The answer should consist solely of the lines from the first one below through the line containing "0 | 0.000250 |", copied exactly.

DATA FOR THIS TASK

Content starts

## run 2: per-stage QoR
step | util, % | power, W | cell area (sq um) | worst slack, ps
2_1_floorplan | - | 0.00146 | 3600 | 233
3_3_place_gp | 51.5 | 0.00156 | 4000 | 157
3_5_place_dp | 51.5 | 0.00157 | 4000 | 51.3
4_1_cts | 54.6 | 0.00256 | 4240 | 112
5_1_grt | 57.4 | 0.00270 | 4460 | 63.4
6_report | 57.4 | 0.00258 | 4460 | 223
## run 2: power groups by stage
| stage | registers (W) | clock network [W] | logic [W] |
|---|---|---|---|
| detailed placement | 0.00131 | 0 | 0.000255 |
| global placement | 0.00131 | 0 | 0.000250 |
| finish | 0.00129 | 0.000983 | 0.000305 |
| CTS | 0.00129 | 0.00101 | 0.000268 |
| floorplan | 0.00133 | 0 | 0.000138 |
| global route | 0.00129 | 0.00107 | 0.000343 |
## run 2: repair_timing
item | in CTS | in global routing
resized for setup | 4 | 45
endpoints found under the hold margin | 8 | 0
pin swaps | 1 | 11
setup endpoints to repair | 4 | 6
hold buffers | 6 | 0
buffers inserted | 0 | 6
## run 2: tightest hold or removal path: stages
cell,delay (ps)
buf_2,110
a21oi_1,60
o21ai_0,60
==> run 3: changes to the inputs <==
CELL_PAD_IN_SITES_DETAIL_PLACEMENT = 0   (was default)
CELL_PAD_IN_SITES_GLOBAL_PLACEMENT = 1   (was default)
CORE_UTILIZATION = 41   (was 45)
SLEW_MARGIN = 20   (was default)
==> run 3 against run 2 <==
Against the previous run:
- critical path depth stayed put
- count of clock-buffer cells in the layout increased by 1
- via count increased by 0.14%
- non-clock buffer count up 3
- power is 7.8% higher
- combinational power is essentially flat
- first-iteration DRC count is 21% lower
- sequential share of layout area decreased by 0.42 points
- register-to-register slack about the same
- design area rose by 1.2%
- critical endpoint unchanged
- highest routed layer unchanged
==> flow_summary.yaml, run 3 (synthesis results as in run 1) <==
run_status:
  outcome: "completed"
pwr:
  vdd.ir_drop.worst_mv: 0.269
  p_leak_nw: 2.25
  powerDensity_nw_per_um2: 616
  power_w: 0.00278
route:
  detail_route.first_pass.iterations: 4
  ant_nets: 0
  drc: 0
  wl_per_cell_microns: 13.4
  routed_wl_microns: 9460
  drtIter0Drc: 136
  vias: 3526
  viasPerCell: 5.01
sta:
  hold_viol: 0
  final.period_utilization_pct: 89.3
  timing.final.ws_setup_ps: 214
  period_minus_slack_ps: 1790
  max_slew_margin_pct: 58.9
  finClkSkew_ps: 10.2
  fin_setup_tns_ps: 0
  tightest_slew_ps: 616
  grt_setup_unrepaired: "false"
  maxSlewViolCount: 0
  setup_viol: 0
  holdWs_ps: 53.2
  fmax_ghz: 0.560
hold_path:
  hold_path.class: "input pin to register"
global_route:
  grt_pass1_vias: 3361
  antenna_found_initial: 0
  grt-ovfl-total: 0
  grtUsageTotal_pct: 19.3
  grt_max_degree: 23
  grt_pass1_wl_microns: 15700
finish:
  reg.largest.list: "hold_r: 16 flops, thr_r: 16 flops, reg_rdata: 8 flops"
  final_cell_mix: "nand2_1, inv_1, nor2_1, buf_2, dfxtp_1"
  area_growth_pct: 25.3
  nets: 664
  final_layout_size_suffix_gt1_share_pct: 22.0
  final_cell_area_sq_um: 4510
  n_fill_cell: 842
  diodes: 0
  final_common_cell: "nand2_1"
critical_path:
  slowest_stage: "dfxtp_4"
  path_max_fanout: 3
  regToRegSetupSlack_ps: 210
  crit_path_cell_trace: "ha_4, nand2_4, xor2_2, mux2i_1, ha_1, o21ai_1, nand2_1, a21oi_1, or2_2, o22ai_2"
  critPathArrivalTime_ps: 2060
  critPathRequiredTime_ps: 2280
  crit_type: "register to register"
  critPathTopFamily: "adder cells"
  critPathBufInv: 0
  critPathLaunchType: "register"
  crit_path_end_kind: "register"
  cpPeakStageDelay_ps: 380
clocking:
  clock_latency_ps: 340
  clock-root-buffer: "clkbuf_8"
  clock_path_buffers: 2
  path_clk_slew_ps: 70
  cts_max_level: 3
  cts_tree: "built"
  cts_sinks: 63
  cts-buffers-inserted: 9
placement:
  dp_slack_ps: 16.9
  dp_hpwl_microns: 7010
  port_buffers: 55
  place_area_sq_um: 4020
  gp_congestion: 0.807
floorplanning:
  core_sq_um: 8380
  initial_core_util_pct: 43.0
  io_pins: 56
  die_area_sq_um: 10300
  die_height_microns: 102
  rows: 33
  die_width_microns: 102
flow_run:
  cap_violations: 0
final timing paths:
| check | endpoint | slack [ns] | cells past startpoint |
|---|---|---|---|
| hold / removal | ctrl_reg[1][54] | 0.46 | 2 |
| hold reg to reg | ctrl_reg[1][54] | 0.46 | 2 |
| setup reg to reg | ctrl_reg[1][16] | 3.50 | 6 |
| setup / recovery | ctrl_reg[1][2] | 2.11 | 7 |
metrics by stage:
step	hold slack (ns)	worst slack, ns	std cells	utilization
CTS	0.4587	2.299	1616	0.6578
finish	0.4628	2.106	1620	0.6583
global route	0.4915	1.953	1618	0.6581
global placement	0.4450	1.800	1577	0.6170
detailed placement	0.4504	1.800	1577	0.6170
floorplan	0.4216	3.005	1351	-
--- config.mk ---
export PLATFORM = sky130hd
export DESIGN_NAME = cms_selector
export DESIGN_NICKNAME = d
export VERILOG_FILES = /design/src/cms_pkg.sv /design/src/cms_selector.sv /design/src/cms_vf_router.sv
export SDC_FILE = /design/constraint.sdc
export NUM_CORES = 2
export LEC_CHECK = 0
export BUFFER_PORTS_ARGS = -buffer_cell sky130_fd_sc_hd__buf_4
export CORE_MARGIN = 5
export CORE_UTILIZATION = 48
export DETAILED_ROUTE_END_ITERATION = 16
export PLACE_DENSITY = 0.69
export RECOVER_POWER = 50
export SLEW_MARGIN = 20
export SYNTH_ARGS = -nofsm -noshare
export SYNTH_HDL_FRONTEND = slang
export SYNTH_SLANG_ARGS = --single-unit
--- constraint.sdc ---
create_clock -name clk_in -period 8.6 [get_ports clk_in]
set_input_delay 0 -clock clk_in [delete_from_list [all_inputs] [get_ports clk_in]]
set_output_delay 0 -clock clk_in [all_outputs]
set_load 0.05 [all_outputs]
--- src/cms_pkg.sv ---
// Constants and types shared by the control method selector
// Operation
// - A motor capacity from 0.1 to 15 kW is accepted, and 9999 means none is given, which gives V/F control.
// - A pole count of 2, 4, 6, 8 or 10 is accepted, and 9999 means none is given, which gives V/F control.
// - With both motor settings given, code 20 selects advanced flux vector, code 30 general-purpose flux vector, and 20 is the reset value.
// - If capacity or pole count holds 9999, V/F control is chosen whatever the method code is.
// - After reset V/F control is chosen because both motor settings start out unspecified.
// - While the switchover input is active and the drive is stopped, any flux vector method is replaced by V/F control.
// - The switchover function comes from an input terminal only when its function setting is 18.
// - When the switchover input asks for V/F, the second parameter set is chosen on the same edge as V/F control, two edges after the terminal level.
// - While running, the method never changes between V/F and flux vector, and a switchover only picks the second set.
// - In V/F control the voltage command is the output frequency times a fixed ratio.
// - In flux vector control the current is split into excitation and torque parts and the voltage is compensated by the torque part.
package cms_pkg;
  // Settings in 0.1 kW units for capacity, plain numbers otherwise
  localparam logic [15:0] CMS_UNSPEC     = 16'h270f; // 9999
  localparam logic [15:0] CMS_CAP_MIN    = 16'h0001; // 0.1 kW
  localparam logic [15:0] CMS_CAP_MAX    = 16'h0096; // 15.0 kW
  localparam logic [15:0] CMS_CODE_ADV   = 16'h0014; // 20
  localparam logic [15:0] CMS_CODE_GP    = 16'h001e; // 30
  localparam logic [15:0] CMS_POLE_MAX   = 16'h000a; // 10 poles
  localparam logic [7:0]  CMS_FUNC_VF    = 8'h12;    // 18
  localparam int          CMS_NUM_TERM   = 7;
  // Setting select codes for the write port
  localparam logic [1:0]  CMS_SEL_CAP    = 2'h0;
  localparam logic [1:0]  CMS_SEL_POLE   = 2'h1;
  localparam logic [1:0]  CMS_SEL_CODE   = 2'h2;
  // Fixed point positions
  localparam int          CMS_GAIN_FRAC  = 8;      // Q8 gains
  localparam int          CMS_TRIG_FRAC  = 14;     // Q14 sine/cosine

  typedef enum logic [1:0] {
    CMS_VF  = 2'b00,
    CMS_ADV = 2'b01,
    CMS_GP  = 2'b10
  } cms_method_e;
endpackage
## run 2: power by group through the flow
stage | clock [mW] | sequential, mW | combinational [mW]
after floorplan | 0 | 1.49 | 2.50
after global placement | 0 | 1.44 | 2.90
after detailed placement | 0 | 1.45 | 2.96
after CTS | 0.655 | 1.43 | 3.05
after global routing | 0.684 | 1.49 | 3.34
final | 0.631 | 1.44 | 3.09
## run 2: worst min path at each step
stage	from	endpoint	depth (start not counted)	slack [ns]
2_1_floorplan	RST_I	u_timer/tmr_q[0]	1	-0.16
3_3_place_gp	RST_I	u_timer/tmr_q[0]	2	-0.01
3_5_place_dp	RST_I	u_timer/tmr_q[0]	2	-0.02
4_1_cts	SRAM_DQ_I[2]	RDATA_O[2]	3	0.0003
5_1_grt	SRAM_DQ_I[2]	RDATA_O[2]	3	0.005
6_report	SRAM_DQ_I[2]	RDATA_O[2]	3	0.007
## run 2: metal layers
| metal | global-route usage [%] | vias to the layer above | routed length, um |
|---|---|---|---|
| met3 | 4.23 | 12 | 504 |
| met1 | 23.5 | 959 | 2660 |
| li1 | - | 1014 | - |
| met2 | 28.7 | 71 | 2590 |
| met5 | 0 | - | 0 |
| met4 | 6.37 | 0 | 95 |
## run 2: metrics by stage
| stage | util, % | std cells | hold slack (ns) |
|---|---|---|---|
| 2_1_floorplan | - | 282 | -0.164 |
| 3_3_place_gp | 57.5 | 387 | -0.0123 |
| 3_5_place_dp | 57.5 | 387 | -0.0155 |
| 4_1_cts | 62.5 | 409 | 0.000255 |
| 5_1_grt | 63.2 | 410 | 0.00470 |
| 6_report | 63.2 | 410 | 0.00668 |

Content ends

EXERCISE RESULT
## run 2: per-stage QoR
step | util, % | power, W | cell area (sq um) | worst slack, ps
2_1_floorplan | - | 0.00146 | 3600 | 233
3_3_place_gp | 51.5 | 0.00156 | 4000 | 157
3_5_place_dp | 51.5 | 0.00157 | 4000 | 51.3
4_1_cts | 54.6 | 0.00256 | 4240 | 112
5_1_grt | 57.4 | 0.00270 | 4460 | 63.4
6_report | 57.4 | 0.00258 | 4460 | 223
## run 2: power groups by stage
| stage | registers (W) | clock network [W] | logic [W] |
|---|---|---|---|
| detailed placement | 0.00131 | 0 | 0.000255 |
| global placement | 0.00131 | 0 | 0.000250 |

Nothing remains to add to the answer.